» **Source data**
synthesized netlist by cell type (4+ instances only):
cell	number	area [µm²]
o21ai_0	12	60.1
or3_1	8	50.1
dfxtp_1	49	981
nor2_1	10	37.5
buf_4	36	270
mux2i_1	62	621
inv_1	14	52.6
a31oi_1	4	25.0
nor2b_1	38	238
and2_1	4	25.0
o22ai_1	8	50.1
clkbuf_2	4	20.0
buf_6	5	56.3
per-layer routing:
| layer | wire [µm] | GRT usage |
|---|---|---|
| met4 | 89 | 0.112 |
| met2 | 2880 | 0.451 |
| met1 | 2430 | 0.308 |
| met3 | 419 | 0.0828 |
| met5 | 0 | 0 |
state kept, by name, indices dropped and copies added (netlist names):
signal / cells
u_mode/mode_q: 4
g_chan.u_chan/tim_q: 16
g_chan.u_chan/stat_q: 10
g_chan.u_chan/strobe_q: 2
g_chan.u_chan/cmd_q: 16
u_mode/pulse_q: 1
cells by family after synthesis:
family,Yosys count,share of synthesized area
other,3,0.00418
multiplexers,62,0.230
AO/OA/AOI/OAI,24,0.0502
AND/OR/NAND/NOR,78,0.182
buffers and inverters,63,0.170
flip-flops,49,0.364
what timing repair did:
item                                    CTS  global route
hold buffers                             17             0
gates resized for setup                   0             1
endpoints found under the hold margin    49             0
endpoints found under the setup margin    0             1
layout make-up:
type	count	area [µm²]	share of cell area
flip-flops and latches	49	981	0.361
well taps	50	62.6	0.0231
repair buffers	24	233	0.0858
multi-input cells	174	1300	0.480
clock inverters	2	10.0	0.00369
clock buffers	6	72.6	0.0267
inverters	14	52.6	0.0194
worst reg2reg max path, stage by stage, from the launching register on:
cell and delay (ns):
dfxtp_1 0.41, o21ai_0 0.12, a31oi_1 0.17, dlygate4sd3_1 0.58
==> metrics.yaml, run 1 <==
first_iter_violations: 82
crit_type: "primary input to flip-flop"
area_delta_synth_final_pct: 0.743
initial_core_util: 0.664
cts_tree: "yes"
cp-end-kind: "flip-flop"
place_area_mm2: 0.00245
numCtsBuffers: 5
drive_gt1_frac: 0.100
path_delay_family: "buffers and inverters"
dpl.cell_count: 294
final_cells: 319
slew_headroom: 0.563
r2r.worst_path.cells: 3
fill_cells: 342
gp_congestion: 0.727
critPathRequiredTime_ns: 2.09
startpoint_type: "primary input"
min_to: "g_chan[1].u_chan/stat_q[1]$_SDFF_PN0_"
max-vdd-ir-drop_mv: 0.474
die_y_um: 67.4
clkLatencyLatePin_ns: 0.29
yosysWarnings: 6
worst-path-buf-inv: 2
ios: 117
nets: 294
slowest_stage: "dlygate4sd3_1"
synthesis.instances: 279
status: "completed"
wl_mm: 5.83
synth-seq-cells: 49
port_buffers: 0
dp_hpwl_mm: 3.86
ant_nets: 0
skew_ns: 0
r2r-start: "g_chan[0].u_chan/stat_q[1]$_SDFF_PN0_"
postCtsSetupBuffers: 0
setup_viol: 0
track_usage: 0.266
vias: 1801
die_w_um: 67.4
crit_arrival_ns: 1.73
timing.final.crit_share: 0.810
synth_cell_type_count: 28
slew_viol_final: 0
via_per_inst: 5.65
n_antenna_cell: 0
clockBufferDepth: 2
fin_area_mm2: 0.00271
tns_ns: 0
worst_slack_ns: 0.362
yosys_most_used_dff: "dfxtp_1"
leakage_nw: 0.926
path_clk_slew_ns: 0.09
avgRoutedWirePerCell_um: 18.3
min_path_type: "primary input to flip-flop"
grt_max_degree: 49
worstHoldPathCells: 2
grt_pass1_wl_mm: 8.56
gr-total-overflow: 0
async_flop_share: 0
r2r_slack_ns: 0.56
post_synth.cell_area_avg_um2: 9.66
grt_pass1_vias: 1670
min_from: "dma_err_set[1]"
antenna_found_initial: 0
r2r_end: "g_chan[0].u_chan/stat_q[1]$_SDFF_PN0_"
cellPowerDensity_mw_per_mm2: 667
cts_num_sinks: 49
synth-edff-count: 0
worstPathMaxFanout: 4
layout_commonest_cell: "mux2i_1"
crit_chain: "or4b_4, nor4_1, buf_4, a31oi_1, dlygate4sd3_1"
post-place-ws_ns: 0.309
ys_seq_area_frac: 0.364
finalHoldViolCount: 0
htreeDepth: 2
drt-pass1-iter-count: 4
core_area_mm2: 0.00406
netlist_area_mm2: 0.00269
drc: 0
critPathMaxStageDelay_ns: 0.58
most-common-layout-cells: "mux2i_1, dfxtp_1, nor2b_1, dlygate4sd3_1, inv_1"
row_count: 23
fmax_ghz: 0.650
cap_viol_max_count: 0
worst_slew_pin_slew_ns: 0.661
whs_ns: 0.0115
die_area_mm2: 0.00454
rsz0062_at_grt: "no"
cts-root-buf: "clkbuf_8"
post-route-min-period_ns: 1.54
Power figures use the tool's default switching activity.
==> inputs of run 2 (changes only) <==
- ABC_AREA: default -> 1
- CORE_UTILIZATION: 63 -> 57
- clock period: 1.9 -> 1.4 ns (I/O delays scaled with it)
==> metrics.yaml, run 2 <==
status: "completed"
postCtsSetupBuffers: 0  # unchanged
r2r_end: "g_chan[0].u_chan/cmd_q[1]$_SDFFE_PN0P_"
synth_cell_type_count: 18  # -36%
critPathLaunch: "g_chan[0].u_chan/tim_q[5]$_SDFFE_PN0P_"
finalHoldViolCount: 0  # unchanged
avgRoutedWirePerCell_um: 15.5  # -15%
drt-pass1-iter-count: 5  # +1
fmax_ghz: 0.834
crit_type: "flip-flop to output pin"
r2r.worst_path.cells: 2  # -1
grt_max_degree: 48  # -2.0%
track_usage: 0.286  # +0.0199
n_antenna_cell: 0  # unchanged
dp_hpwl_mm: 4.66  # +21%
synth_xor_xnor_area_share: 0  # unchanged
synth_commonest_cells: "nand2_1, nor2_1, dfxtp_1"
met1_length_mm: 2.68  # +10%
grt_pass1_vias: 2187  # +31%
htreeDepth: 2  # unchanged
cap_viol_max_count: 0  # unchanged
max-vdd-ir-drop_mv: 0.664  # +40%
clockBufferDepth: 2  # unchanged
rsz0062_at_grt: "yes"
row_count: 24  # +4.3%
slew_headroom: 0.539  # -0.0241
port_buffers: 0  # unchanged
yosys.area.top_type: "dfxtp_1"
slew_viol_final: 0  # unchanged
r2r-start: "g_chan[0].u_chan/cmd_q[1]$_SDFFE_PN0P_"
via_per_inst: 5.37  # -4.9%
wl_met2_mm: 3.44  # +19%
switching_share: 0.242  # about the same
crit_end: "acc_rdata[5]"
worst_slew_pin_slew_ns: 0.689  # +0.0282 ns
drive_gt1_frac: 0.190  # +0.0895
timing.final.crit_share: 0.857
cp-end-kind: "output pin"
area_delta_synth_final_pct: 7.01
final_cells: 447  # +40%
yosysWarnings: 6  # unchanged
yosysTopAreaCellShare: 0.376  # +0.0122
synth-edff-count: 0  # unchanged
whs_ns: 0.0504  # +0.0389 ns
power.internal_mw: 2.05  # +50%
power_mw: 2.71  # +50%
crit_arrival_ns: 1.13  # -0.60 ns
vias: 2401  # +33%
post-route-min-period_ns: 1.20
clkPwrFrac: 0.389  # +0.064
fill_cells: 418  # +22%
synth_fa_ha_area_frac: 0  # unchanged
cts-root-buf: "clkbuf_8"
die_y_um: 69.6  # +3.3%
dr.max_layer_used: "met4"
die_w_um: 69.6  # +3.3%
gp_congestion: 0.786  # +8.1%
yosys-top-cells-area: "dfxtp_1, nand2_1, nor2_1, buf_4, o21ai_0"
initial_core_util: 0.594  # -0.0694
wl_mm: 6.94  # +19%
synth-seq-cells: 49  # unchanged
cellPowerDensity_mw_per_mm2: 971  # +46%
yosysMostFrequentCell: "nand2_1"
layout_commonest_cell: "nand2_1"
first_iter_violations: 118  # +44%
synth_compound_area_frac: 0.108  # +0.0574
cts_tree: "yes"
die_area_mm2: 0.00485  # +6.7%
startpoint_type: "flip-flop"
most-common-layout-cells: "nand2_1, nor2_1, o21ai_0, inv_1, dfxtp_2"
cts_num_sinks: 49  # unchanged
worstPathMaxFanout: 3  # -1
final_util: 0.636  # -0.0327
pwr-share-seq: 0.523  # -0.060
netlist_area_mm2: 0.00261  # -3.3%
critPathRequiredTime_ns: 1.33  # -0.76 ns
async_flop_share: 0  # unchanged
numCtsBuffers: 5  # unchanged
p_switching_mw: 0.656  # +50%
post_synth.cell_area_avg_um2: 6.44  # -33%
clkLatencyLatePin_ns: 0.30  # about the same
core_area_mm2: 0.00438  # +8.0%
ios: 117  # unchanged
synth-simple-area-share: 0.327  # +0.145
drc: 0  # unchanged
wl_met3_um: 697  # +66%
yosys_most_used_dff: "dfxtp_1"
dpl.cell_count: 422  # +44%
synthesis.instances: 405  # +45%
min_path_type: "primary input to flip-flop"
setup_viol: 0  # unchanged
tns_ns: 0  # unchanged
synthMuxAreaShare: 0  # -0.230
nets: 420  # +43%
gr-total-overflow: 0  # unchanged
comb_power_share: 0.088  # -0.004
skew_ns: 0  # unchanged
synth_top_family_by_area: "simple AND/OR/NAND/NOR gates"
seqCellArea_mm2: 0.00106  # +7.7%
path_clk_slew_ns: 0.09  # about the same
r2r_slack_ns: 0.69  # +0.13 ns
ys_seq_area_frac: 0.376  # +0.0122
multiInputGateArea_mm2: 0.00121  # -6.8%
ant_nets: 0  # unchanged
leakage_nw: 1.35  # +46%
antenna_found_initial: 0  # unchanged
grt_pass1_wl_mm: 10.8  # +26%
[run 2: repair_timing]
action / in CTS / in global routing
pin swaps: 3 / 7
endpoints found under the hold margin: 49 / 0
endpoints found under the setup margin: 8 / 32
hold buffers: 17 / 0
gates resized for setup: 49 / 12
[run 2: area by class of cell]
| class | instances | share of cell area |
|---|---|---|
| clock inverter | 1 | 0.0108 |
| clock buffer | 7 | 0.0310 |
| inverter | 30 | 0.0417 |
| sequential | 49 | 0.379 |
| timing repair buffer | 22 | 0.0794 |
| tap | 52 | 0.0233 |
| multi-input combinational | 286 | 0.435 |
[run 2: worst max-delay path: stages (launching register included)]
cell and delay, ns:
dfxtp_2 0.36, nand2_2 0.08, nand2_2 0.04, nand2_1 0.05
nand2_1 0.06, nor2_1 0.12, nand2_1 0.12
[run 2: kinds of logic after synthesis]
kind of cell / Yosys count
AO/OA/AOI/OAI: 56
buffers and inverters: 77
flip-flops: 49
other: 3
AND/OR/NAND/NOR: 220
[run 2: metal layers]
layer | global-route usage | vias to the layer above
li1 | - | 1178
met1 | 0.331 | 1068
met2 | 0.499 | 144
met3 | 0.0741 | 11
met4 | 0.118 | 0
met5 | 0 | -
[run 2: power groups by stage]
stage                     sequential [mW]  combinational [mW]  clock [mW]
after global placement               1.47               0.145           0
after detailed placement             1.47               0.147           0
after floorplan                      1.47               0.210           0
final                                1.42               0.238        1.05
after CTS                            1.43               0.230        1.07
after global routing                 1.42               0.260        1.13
<file path="src/rtl/bch_chien_pkg.sv">
package bch_chien_pkg;

    localparam int GF_M     = 5;
    localparam int CODE_N   = (1 << GF_M) - 1;
    localparam int MAX_T    = 3;
    localparam int STEP_W   = $clog2(CODE_N);
    localparam int CNT_W    = $clog2(CODE_N + 1);

    // low bits of the primitive polynomial x^5 + x^2 + 1
    localparam logic [GF_M-1:0] PRIM_LOW = 5'b00101;

    typedef logic [GF_M-1:0]   gf_t;
    typedef logic [CODE_N-1:0] word_t;

    typedef enum logic [0:0] {ST_IDLE, ST_SCAN} scan_state_e;

    // multiply by alpha
    function automatic gf_t gf_xtime(gf_t a);
        gf_t r;
        r = {a[GF_M-2:0], 1'b0};
        if (a[GF_M-1]) r = r ^ PRIM_LOW;
        return r;
    endfunction

    function automatic gf_t gf_mul(gf_t a, gf_t b);
        gf_t acc;
        gf_t sh;
        acc = '0;
        sh  = a;
        for (int k = 0; k < GF_M; k++) begin
            if (b[k]) acc = acc ^ sh;
            sh = gf_xtime(sh);
        end
        return acc;
    endfunction

    // alpha^e for 0 <= e < CODE_N
    function automatic gf_t gf_apow(int e);
        gf_t r;
        r = gf_t'(1);
        for (int k = 0; k < CODE_N; k++) begin
            if (k < e) r = gf_xtime(r);
        end
        return r;
    endfunction

endpackage

</file>
<file path="src/rtl/chien_term.sv">
module chien_term
    import bch_chien_pkg::*;
#(
    parameter int IDX = 0
) (
    input  logic clk,
    input  logic rst,
    input  logic load,
    input  logic step,
    input  gf_t  coef,
    output gf_t  term
);
    // stepping by alpha^(-IDX) so that step j evaluates at alpha^(-j)
    localparam int  EXP_K  = (CODE_N - (IDX % CODE_N)) % CODE_N;
    localparam gf_t STEP_K = gf_apow(EXP_K);

    gf_t term_q;

    always_ff @(posedge clk) begin
        if (rst)       term_q <= '0;
        else if (load) term_q <= coef;
        else if (step) term_q <= gf_mul(term_q, STEP_K);
    end

    assign term = term_q;

    // a term moves only on load or step
    p_term_hold_r3: assert property (@(posedge clk) disable iff (rst)
        (!load && !step) |=> $stable(term_q));

endmodule

</file>
<file path="src/rtl/chien_ctrl.sv">
module chien_ctrl
    import bch_chien_pkg::*;
#(
    parameter int LEN = CODE_N
) (
    input  logic              clk,
    input  logic              rst,
    input  logic              start,
    output logic              load,
    output logic              scan,
    output logic              last,
    output logic [STEP_W-1:0] pos
);
    scan_state_e       st_q;
    logic [STEP_W-1:0] pos_q;

    assign load = start && (st_q == ST_IDLE);
    assign scan = (st_q == ST_SCAN);
    assign last = scan && (pos_q == STEP_W'(LEN - 1));
    assign pos  = pos_q;

    always_ff @(posedge clk) begin
        if (rst) begin
            st_q  <= ST_IDLE;
            pos_q <= '0;
        end else begin
            unique case (st_q)
                ST_IDLE: begin
                    if (start) begin
                        st_q  <= ST_SCAN;
                        pos_q <= '0;
                    end
                end
                ST_SCAN: begin
                    if (last) st_q <= ST_IDLE;
                    else      pos_q <= pos_q + 1'b1;
                end
                default: st_q <= ST_IDLE;
            endcase
        end
    end

    // the walk never leaves the code length
    p_pos_range_r3: assert property (@(posedge clk) disable iff (rst)
        scan |-> (int'(pos_q) < LEN));

    // an accepted start begins the walk at bit 0
    p_load_enter_r2: assert property (@(posedge clk) disable iff (rst)
        load |=> (scan && pos_q == '0));

    // the final position returns the sequencer to idle
    p_scan_exit_r2: assert property (@(posedge clk) disable iff (rst)
        last |=> (st_q == ST_IDLE));

endmodule

</file>
<file path="src/rtl/chien_fix.sv">
module chien_fix
    import bch_chien_pkg::*;
#(
    parameter int NC = MAX_T + 1
) (
    input  logic                     clk,
    input  logic                     rst,
    input  logic                     load,
    input  logic                     scan,
    input  logic                     last,
    input  logic [STEP_W-1:0]        pos,
    input  word_t                    rx_word,
    input  logic [NC-1:0][GF_M-1:0]  coef_in,
    input  logic [NC-1:0][GF_M-1:0]  terms,
    output logic                     done,
    output word_t                    word_out,
    output logic                     unc
);
    word_t            buf_q;
    word_t            mask_q;
    word_t            mask_next;
    word_t            word_q;
    logic [CNT_W-1:0] cnt_q;
    logic [CNT_W-1:0] cnt_next;
    logic [CNT_W-1:0] deg_q;
    logic [CNT_W-1:0] deg_in;
    logic             done_q;
    logic             unc_q;
    gf_t              sum;
    logic             hit;

    always_comb begin
        deg_in = '0;
        for (int i = 1; i < NC; i++) begin
            if (coef_in[i] != '0) deg_in = CNT_W'(i);
        end
    end

    always_comb begin
        sum = '0;
        for (int i = 0; i < NC; i++) sum = sum ^ terms[i];
    end

    assign hit       = scan && (sum == '0);
    assign cnt_next  = cnt_q + CNT_W'(hit);
    assign mask_next = mask_q | (word_t'(hit) << pos);

    always_ff @(posedge clk) begin
        if (rst) begin
            buf_q  <= '0;
            mask_q <= '0;
            cnt_q  <= '0;
            deg_q  <= '0;
            word_q <= '0;
            unc_q  <= 1'b0;
            done_q <= 1'b0;
        end else begin
            done_q <= 1'b0;
            if (load) begin
                buf_q  <= rx_word;
                mask_q <= '0;
                cnt_q  <= '0;
                deg_q  <= deg_in;
            end else if (scan) begin
                mask_q <= mask_next;
                cnt_q  <= cnt_next;
                if (last) begin
                    done_q <= 1'b1;
                    unc_q  <= (cnt_next != deg_q);
                    word_q <= (cnt_next == deg_q) ? (buf_q ^ mask_next) : buf_q;
                end
            end
        end
    end

    assign done     = done_q;
    assign word_out = word_q;
    assign unc      = unc_q;

    // done never lasts two cycles
    p_done_pulse_r8: assert property (@(posedge clk) disable iff (rst)
        done_q |=> !done_q);

    // the buffered word is frozen across a running search
    p_buf_frozen_r6: assert property (@(posedge clk) disable iff (rst)
        scan |=> $stable(buf_q));

    // a flagged result is the buffered word itself
    p_passthru_r5: assert property (@(posedge clk) disable iff (rst)
        (done_q && unc_q) |-> (word_q == buf_q));

    // a corrected result differs in exactly degree-many bits
    p_flip_count_r4: assert property (@(posedge clk) disable iff (rst)
        (done_q && !unc_q) |-> ($countones(word_q ^ buf_q) == int'(deg_q)));

    // outputs change only on the closing step
    p_hold_r7: assert property (@(posedge clk) disable iff (rst)
        !last |=> ($stable(word_q) && $stable(unc_q)));

endmodule

</file>
<file path="src/rtl/chien_correct.sv">
module chien_correct
    import bch_chien_pkg::*;
#(
    parameter int T_CORR = MAX_T
) (
    input  logic                          clk,
    input  logic                          rst,
    input  logic                          start,
    input  logic [(T_CORR+1)*GF_M-1:0]    locator,
    input  logic [CODE_N-1:0]             rx_word,
    output logic                          done,
    output logic [CODE_N-1:0]             word_out,
    output logic                          uncorrectable
);
    localparam int NC = T_CORR + 1;

    logic                     load;
    logic                     scan;
    logic                     last;
    logic [STEP_W-1:0]        pos;
    logic [NC-1:0][GF_M-1:0]  coefs;
    logic [NC-1:0][GF_M-1:0]  terms;

    chien_ctrl #(.LEN(CODE_N)) u_ctrl (
        .clk   (clk),
        .rst   (rst),
        .start (start),
        .load  (load),
        .scan  (scan),
        .last  (last),
        .pos   (pos)
    );

    for (genvar g = 0; g < NC; g++) begin : g_term
        assign coefs[g] = locator[g*GF_M +: GF_M];

        chien_term #(.IDX(g)) u_term (
            .clk  (clk),
            .rst  (rst),
            .load (load),
            .step (scan),
            .coef (coefs[g]),
            .term (terms[g])
        );
    end

    chien_fix #(.NC(NC)) u_fix (
        .clk      (clk),
        .rst      (rst),
        .load     (load),
        .scan     (scan),
        .last     (last),
        .pos      (pos),
        .rx_word  (rx_word),
        .coef_in  (coefs),
        .terms    (terms),
        .done     (done),
        .word_out (word_out),
        .unc      (uncorrectable)
    );

    // a start during a search does not restart it
    p_busy_start_r6: assert property (@(posedge clk) disable iff (rst)
        (scan && !last && start) |=> scan);

endmodule

</file>
==> config.mk <==
export PLATFORM = sky130hd
export DESIGN_NAME = fce_engine
export DESIGN_NICKNAME = d
export VERILOG_FILES = /design/src/rtl/fce_pkg.sv /design/src/rtl/fce_shift.sv /design/src/rtl/fce_regs.sv /design/src/rtl/fce_seq.sv /design/src/rtl/fce_engine.sv
export SDC_FILE = /design/constraint.sdc
export NUM_CORES = 1
export LEC_CHECK = 0
export ABC_AREA = 1
export ABC_CLOCK_PERIOD_IN_PS = 2400
export BUFFER_PORTS_ARGS = -buffer_cell sky130_fd_sc_hd__buf_2
export CORE_MARGIN = 2
export CORE_UTILIZATION = 30
export DETAILED_ROUTE_END_ITERATION = 10
export PLACE_DENSITY = 0.58
export REMOVE_ABC_BUFFERS = 1
export SLEW_MARGIN = 20
export SYNTH_ARGS = -nofsm -noshare
export SYNTH_HDL_FRONTEND = slang
export SYNTH_SLANG_ARGS = --single-unit
==> constraint.sdc <==
create_clock -name clk -period 2.4 [get_ports clk]
set_input_delay 0.48 -clock clk [delete_from_list [all_inputs] [get_ports clk]]
set_output_delay 0.48 -clock clk [all_outputs]
set_load 0.01 [all_outputs]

» **Work to be completed**
Each line from the top of the listing down to and including the one containing "g_chan.u_chan/stat_q: 10" should be transcribed exactly; nothing else is to be output.

» **Solution**
synthesized netlist by cell type (4+ instances only):
cell	number	area [µm²]
o21ai_0	12	60.1
or3_1	8	50.1
dfxtp_1	49	981
nor2_1	10	37.5
buf_4	36	270
mux2i_1	62	621
inv_1	14	52.6
a31oi_1	4	25.0
nor2b_1	38	238
and2_1	4	25.0
o22ai_1	8	50.1
clkbuf_2	4	20.0
buf_6	5	56.3
per-layer routing:
| layer | wire [µm] | GRT usage |
|---|---|---|
| met4 | 89 | 0.112 |
| met2 | 2880 | 0.451 |
| met1 | 2430 | 0.308 |
| met3 | 419 | 0.0828 |
| met5 | 0 | 0 |
state kept, by name, indices dropped and copies added (netlist names):
signal / cells
u_mode/mode_q: 4
g_chan.u_chan/tim_q: 16
g_chan.u_chan/stat_q: 10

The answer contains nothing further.